Flash uses the concept of 'symbols' and 'instances' where a single master drawing can be repurposed by using modifiable aliases without the file size overhead of a completely separate copy.

Instances can be distorted, flipped and recoloured and making a change to the original symbol is instantly reflected in all the instances regardless of their new states. Illustrator now adds this principle and even takes it a few stages further. The symbols can be added to libraries that can be used across multiple documents and they can be 'sprayed' onto the page like Painter's 'hose' tool.

Earlier version of Illustrator could save files in Flash's .SWF format but now it can 'publish' them complete with the HTML code to copy and paste into your own pages. Illustrator's symbols can also be exported so that they can be used as Flash symbols too.

Where you would previously have had to take an Illustrator image into Photoshop or ImageReady to produce rollovers, they can now be sliced within the program. You can use the 'object-based slicing' that updates images automatically if you edit or reposition elements, or the more common manual method used in the other programs. Even better, you can apply different format and compression options to each slice so you could have one in JPEG to handle a tricky halftone and another in GIF format because it is mostly flat color. Slices can even be in vector format if necessary.

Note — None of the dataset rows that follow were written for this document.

run 1:
==> flow/design.v (excerpt) <==
module pixel_generation(
    input clk,                               
    input reset,                             
    input video_on,                          
    input [9:0] x, y,    
    input KEY_UP, KEY_DOWN, KEY_LEFT, KEY_RIGHT,
    output reg [11:0] rgb                    
    );
Size: about 34 flip-flops, about 39 I/O pins, about 0.011 mm² of cells after synthesis.
export LEC_CHECK = 0
export ABC_AREA = 1
export CAP_MARGIN = 0
export CELL_PAD_IN_SITES_GLOBAL_PLACEMENT = 1
export CORE_ASPECT_RATIO = 0.52
export CORE_MARGIN = 10
export CORE_UTILIZATION = 20
export CTS_CLUSTER_DIAMETER = 392
export GPL_TIMING_DRIVEN = 0
export MAX_ROUTING_LAYER = met4
export MIN_ROUTING_LAYER = met2
export SETUP_SLACK_MARGIN = 1.91
export SLEW_MARGIN = 15
export TNS_END_PERCENT = 20
create_clock -name core_clock -period 14.6 [get_ports {clk}]
run.sh (not shown) runs the stock make flow with config.mk's settings and CLKGATE_MAP_FILE=.
5_1_grt: run 1 exited with error
> inputs changed (run 1 -> run 2)
- MIN_ROUTING_LAYER: met2 -> met1
- ABC_AREA: 1 -> unset
- SETUP_SLACK_MARGIN: 1.91 -> 1.52
- CORE_ASPECT_RATIO: 0.52 -> 1.91
- CAP_MARGIN: 0 -> 20
- SLEW_MARGIN: 15 -> 20
- CTS_CLUSTER_DIAMETER: 392 -> 247
- CORE_MARGIN: 10 -> 7
- the clock period (ns, I/O delays scaled along): 14.6 -> 6.62
Notes after the runs:
- Run 1 and run 2: one clean run, run 2; the rest did not finish clean.
- Run 1 never completed; the flow aborted with a tool error in 5_1_grt.
- From run 1 to run 2 the numbers moved as follows: xor and xnor fraction of the mapped netlist area saw an increase; synthesized-area fraction occupied by adder cells did not really move.
- Yosys synthesis chip area for run 2: 220 µm² up relative to run 1
- Between run 2 and run 1, it is run 2 whose pre-CTS setup slack is lower, by 4.30 ns.
## Diff of input files: run 3 against run 2
- CTS_CLUSTER_SIZE: unset -> 100
- CORE_ASPECT_RATIO: 1.91 -> unset
- TNS_END_PERCENT: 20 -> 5
- SETUP_SLACK_MARGIN: 1.52 -> 0.16
- CORE_UTILIZATION: 20 -> 63
- CELL_PAD_IN_SITES_GLOBAL_PLACEMENT: 1 -> unset
- GPL_TIMING_DRIVEN: 0 -> unset
Findings:
In summary, run 3 completed successfully, with a layout that passed the timing, DRC and antenna checks.
Against run 2, run 3 comes in 0.65 ns lower on worst setup slack.
Maximum frequency deteriorates in run 3 relative to run 2.
On total buffers and inverters traversed by the critical path: between run 2 and run 3, it ends up higher for run 2.
Against run 2, the final cell area of run 3 is lower.
Core util | run 3 vs run 2 | run 3 higher
Run 3 vs run 2: non-clock buffer count down in run 3
Run 3: ratio of final minimum period to clock period higher than run 2
Compared with run 2, the router placed fewer vias in run 3.
Number of global-route vias before repair for run 3 is lower than for run 2.
#### Input delta (run 4 over run 3)
- CELL_PAD_IN_SITES_GLOBAL_PLACEMENT now 2, previously not set
- CORE_UTILIZATION now 43, was 63
- ABC_AREA now 1, previously not set
- PLACE_DENSITY_LB_ADDON now 0.08, previously not set
- CORE_ASPECT_RATIO now 1.93, previously not set
- SETUP_SLACK_MARGIN now 1.15, was 0.16
### Flow results
Looking at total number of tap cells, run 4 sits 107 above run 3.
Taking run 4 over run 3, the number of placed instances, taps included ratio works out to 1.3.
Summary of run 4 over run 3: peak fanout along the critical path now smaller; sequential element share of the synthesized area comparable.
Diff run 4 and run 3: post-cts gate resize count lower in run 3
Run 4 | status: complete | timing, DRC, antenna: pass
Setup violation total in the final timing report across run 4 and run 3: no real change.
Delta (run 4 minus run 3): flip-flop and latch share of the layout cell area went down by 0.26 points, global-route usage went down by 3.3 points.

---

Setup of wip/lagoon:
pixel_generation again, from the RTL that the note above started with.
make LEC_CHECK=0 CAP_MARGIN=20 CORE_MARGIN=2 CORE_UTILIZATION=72 CTS_CLUSTER_DIAMETER=247 CTS_CLUSTER_SIZE=21 MAX_ROUTING_LAYER=met4 MIN_ROUTING_LAYER=met1 SETUP_SLACK_MARGIN=-0.34 SLEW_MARGIN=20 TNS_END_PERCENT=70 finish   # period 4.84 ns
wip/lagoon: it failed with a tool error in 5_2_route, so there are no final results.
[inputs] wip/juniper vs wip/lagoon
-- flow/config.mk --
<<< wip/lagoon, line 9
export CORE_MARGIN = 2
export CORE_UTILIZATION = 72
export CTS_CLUSTER_DIAMETER = 247
export CTS_CLUSTER_SIZE = 21
export MAX_ROUTING_LAYER = met4
export MIN_ROUTING_LAYER = met1
export SETUP_SLACK_MARGIN = -0.34
export SLEW_MARGIN = 20
>>> wip/juniper, line 9
export CORE_MARGIN = 2
export CORE_UTILIZATION = 63
export CTS_CLUSTER_DIAMETER = 247
export MAX_ROUTING_LAYER = met4
export MIN_ROUTING_LAYER = met1
export SETUP_SLACK_MARGIN = -0.04
export SLEW_MARGIN = 20
### Flow results
Of wip/juniper and wip/lagoon, none finishes clean. wip/lagoon failed in 5_2_route with DRT-0255. Comparing wip/lagoon against wip/juniper, there is no change at all in number of buffers created by CTS. Going from wip/lagoon to wip/juniper, pin count of the biggest net entering global routing fell 4.0%; met3 track demand over resource fell 6.9 points; wire length of the first global-routing pass fell about 2.4%. Number of core rows: wip/juniper > wip/lagoon. Core area ends up higher on wip/juniper. wip/lagoon has higher core utilization before placement than wip/juniper. wip/lagoon and wip/juniper ended up with roughly the same remaining global-route overflow.
Modified inputs, wip/cedar compared to wip/juniper
==> flow/config.mk <==
export PLATFORM = sky130hd
export DESIGN_NAME = pixel_generation
export DESIGN_NICKNAME = pixel_generation
export VERILOG_FILES = /design/flow/design.v
export SDC_FILE = /design/flow/constraint.sdc
export NUM_CORES = 4
export LEC_CHECK = 0
export CAP_MARGIN = 20
export CORE_MARGIN = 2
export CORE_UTILIZATION = 57
export SLEW_MARGIN = 20
==> flow/constraint.sdc <==
create_clock -name core_clock -period 8.35 [get_ports {clk}]
set_input_delay 1.6700 -clock core_clock [delete_from_list [all_inputs] [get_ports {clk}]]
set_output_delay 1.6700 -clock core_clock [all_outputs]
set_load 0.01 [all_outputs]
Findings:
wip/cedar went all the way through synthesis, placement and routing and the layout is clean on timing, DRC and antenna.
Per the comparison of wip/cedar with wip/juniper, register area held steady; max-slew headroom at the worst pin shrank by 8.8 points.
Fraction of area in clock buffers and inverters (higher): wip/cedar
[compare] base=wip/juniper new=wip/cedar: final design utilization lost 20 points.
Number of nets in the finished design | wip/cedar below wip/juniper
On half-perimeter wire length after placement: between wip/juniper and wip/cedar, it ends up higher for wip/cedar.
The following lists how wip/xenon was set up differently from wip/cedar:
-- flow/config.mk --
<<< wip/cedar, line 9
export CORE_MARGIN = 2
export CORE_UTILIZATION = 57
export SLEW_MARGIN = 20
>>> wip/xenon, line 9
export CORE_MARGIN = 2
export CORE_UTILIZATION = 72
export CTS_CLUSTER_DIAMETER = 222
export CTS_CLUSTER_SIZE = 21
export SLEW_MARGIN = 20
==> flow/constraint.sdc <==
create_clock -name core_clock -period 4.84 [get_ports {clk}]
set_input_delay 0.9680 -clock core_clock [delete_from_list [all_inputs] [get_ports {clk}]]
set_output_delay 0.9680 -clock core_clock [all_outputs]
set_load 0.01 [all_outputs]
[summary]
- wip/cedar: done, clean on timing, DRC and antenna
- Stage in which a tool error killed wip/xenon: 5_1_grt.
- In the tables for wip/xenon and wip/cedar, site row count reads lower with wip/xenon.
- wip/xenon against wip/cedar: number of CTS-inserted buffers roughly the same, die width fell by about 11%, overall die area decreased 20%.
- Between wip/xenon and wip/cedar, it is wip/xenon whose cell count after placement is higher, by 183.
- Note that the final weighted congestion in routability-driven placement recorded for wip/cedar amounts to 0.831 times the value seen in wip/xenon.
## ieee754multiplier
module ieee754multiplier (
    input logic clk, rst_n,
    input logic [31:0] a_i,
    input logic [31:0] b_i,
    input logic start_i,
    output logic done_o,
    output logic nan_o,
    output logic inifinit_o,
    output logic overflow_o,
    output logic underflow_o,
    output logic [31:0] product_o
);
Settings: LEC_CHECK=0, ABC_AREA=1, CAP_MARGIN=20, CORE_MARGIN=2, CORE_UTILIZATION=72, CTS_CLUSTER_DIAMETER=370, CTS_CLUSTER_SIZE=95, PLACE_DENSITY=0.39, SLEW_MARGIN=20; clock period 3.48 ns.
run.sh (not shown) runs the stock make flow with config.mk's settings and CLKGATE_MAP_FILE=.
The starting point ended with an error in 5_1_grt.
Change:
- ABC_AREA: 1 -> default
- CORE_UTILIZATION: 72 -> 50
- CTS_CLUSTER_DIAMETER: 370 -> default
- CTS_CLUSTER_SIZE: 95 -> default
- PLACE_DENSITY: 0.39 -> default
- clock period: 3.48 -> 9.0 ns (I/O delays scaled with it)
Outcome: This time the run finished with timing, DRC and antenna clean; synthesized cell count is lower by 24%; area after synthesis is lower by 6.6%; die size is higher by 34%.
Change:
- CAP_MARGIN: 20 -> 0
- CORE_ASPECT_RATIO: default -> 0.5
- CORE_MARGIN: 2 -> 7
- TNS_END_PERCENT: default -> 15
Result: The changed run produced a clean layout. Count of clock-buffer cells in the layout decreases by 1. Final area barely changes. Worst setup slack is worse by 170 ps. Synthesized area stays the same.
Change:
- ABC_AREA: default -> 1
- CAP_MARGIN: 0 -> 20
- CORE_ASPECT_RATIO: 0.5 -> default
- CORE_MARGIN: 7 -> 2
- CORE_UTILIZATION: 50 -> 40
- GPL_ROUTABILITY_DRIVEN: default -> 0
- GPL_TIMING_DRIVEN: default -> 0
- SETUP_SLACK_MARGIN: default -> -0.9
- TNS_END_PERCENT: 15 -> 35
=> Core utilization shrinks by 11 points. Synthesized cell count went up by 32%. Global-route usage rises by 1.7 points. Routed wire length rises by 29%. Clock skew hardly moves.
Change:
- ABC_AREA: 1 -> default
- CAP_MARGIN: 20 -> 0
- CORE_ASPECT_RATIO: default -> 0.5
- CORE_MARGIN: 2 -> 7
- CORE_UTILIZATION: 40 -> 72
- GPL_ROUTABILITY_DRIVEN: 0 -> default
- GPL_TIMING_DRIVEN: 0 -> default
- PLACE_DENSITY_LB_ADDON: default -> 0.23
- SETUP_SLACK_MARGIN: -0.9 -> default
- TNS_END_PERCENT: 35 -> 15
Effect:
- critical path depth went down by 4
- clock-buffer cell count drops by 1
- sequential share of layout area went up by 1.1 points
- final area is lower by a little under a tenth
- via count goes down by roughly a tenth
- clock skew grows by 3.4 ps
- worst setup slack loses 440 ps
- wire length goes down by about a fifth
- die size decreases by well over a third
Change:
- ABC_AREA: default -> 1
- CAP_MARGIN: 0 -> 20
- CELL_PAD_IN_SITES_DETAIL_PLACEMENT: default -> 1
- CORE_ASPECT_RATIO: 0.5 -> 1.21
- CORE_MARGIN: 7 -> 2
- CORE_UTILIZATION: 72 -> 42
- CTS_CLUSTER_DIAMETER: default -> 189
- GPL_ROUTABILITY_DRIVEN: default -> 0
- GPL_TIMING_DRIVEN: default -> 1
- PLACE_DENSITY_LB_ADDON: 0.23 -> default
- SETUP_SLACK_MARGIN: default -> -0.8
- TNS_END_PERCENT: 15 -> 35
=>
- The new run passed the timing, design-rule and antenna checks
- cell area came out higher by about 7.5%
- non-clock buffer count came out lower by 13
- maximum frequency came out higher by about 11%
- worst setup slack improves by 800 ps
- sequential share of layout area came out lower by 0.90 points

ieee754multiplier again, from the RTL that the note above started with.
Design ieee754multiplier, start of the top module:
module ieee754multiplier (
    input logic clk, rst_n,
    input logic [31:0] a_i,
    input logic [31:0] b_i,
    input logic start_i,
    output logic done_o,
    output logic nan_o,
    output logic inifinit_o,
    output logic overflow_o,
    output logic underflow_o,
    output logic [31:0] product_o
);
==> flow/config.mk <==
export PLATFORM = sky130hd
export DESIGN_NAME = ieee754multiplier
export DESIGN_NICKNAME = ieee754multiplier
export VERILOG_FILES = /design/flow/design.v
export SDC_FILE = /design/flow/constraint.sdc
export NUM_CORES = 4
export LEC_CHECK = 0
export CAP_MARGIN = 15
export CELL_PAD_IN_SITES_DETAIL_PLACEMENT = 0
export CORE_ASPECT_RATIO = 0.93
export CORE_MARGIN = 2
export CORE_UTILIZATION = 72
export CTS_CLUSTER_DIAMETER = 242
export CTS_CLUSTER_SIZE = 21
export GPL_TIMING_DRIVEN = 1
export MAX_ROUTING_LAYER = met5
export SETUP_SLACK_MARGIN = 1.59
export SLEW_MARGIN = 25
==> flow/constraint.sdc <==
create_clock -name core_clock -period 6.24 [get_ports {clk}]
set_input_delay 1.2480 -clock core_clock [delete_from_list [all_inputs] [get_ports {clk}]]
set_output_delay 1.2480 -clock core_clock [all_outputs]
set_load 0.01 [all_outputs]
The first run finished with negative setup slack left.
Next try:
Settings changed: CAP_MARGIN 15 to 40, CTS_CLUSTER_DIAMETER 242 to 308, CTS_CLUSTER_SIZE 21 to 99, PLACE_DENSITY set to 0.48, SETUP_SLACK_MARGIN 1.59 to -0.97.
Clock period 6.24 ns to 9.79 ns, I/O delays scaled along.
Result:
- This time the run finished with timing, DRC and antenna clean
- worst setup slack is better by 2800 ps
- sequential cell count stays the same
- first-iteration DRC count fell by well over a third
- utilization shrinks by 13 points
- global-route usage fell by 7.8 points
- non-clock buffer count decreases by 347
Next try:
Settings changed: CTS_CLUSTER_DIAMETER 308 to 242, CTS_CLUSTER_SIZE 99 to 21, PLACE_DENSITY 0.48 to unset, SETUP_SLACK_MARGIN -0.97 to -0.6.
Clock period 9.79 ns to 6.24 ns, I/O delays scaled along.
The changed run finished but fails on negative setup slack.
Synthesized cell count stays the same.
Die area does not change.
Non-clock buffer count went up by 321.
Sequential cell count does not change.
Next try:
Settings changed: CAP_MARGIN 40 to 0, CTS_CLUSTER_DIAMETER 242 to 308, CTS_CLUSTER_SIZE 21 to 14, SETUP_SLACK_MARGIN -0.6 to -0.88.
Clock period 6.24 ns to 14.2 ns, I/O delays scaled along.
What happened:
- Now the flow ran to the end with no violations
- non-clock buffer count shrinks by 340
- cell area shrinks by 13%
- worst setup slack improved by 6700 ps
- final cell count shrinks by 9.8%
- via count shrinks by 13%
Next try:
Settings changed: CAP_MARGIN 0 to 40, CORE_UTILIZATION 72 to 32, PLACE_DENSITY set to 0.89, SETUP_SLACK_MARGIN -0.88 to -0.98, TNS_END_PERCENT set to 15.
Clock period 14.2 ns to 9.79 ns, I/O delays scaled along.
Outcome: The new run went through all stages and came out clean. Final area came out higher by about 3.5%. Via count climbs by 0.68%. Wire length barely changes. Flip-flop count is unchanged. Critical path depth falls by 1. Hold slack is worse by 17 ps. Fmax goes up by 4.4%. Synthesized area does not change. Core utilization went down by 43 points.
Next try:
Settings changed: CORE_UTILIZATION 32 to 65, PLACE_DENSITY 0.89 to unset, SETUP_SLACK_MARGIN -0.98 to 1.16, TNS_END_PERCENT 15 to unset.
Clock period 9.79 ns to 14.2 ns, I/O delays scaled along.
- cell count shrinks by 14%
- count of clock-buffer cells in the layout grows by 1
- hold slack improved by 10 ps
- fmax grows by 1.6%
- routed wire length hardly moves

SVG (Scaleable Vector Graphics) still doesn't have the support it deserves in browsers, it has Flash to contend with. Nevertheless, Adobe is keeping up the pressure and SVG support in Illustrator 10 has now been greatly improved. It can import any SVG file for editing and you can apply many SVG effects like drop shadows, blurs etc. and they remain in bandwidth-friendly vector format until they are rasterized in the browser.

Another killer feature for Web designers is the ability to export Illustrator layers as CSS layers along with the necessary HTML. You can use these to build a CSS-P layout using absolute positioning or for dynamic effects using DHTML. Layers can be exported initially visible or hidden so you have an excellent starting point.

Anti-aliasing of small text is always a problem on Web pages and Illustrator never before had Photoshop's ability to change the smoothing amount or switch it off completely. In 10, here are several options for rasterizing type. You can use the 'quality' pop-up to slightly thicken spindly fonts or thin-down ones that are too heavy. Anti-aliasing can be set to 'Type Optimized' which gives the best possible effect for the particular font and size, or can be switched-off completely for ultimate crispness of fonts designed especially for screen display.

I could go on about new features in Illustrator, the new line, arc and grid drawing tools and the enveloping and warp effects but there are too many for a short review like this. Suffice it to say, Illustrator 10 is a whole new ball game for Web designers and there is no other vector drawing program that comes even close.

Adobe Illustrator 10
Features red bar90%
Ease of Use yellow bar85%
Value for Money green bar85%
'Must Have' Factor blue bar90%
Manufacturer Adobe
Price Full product $399, upgrade $149 - Mac OS 9.1 to 10.1, Windows 98 to XP.
Summary An essential tool for Web and print designers.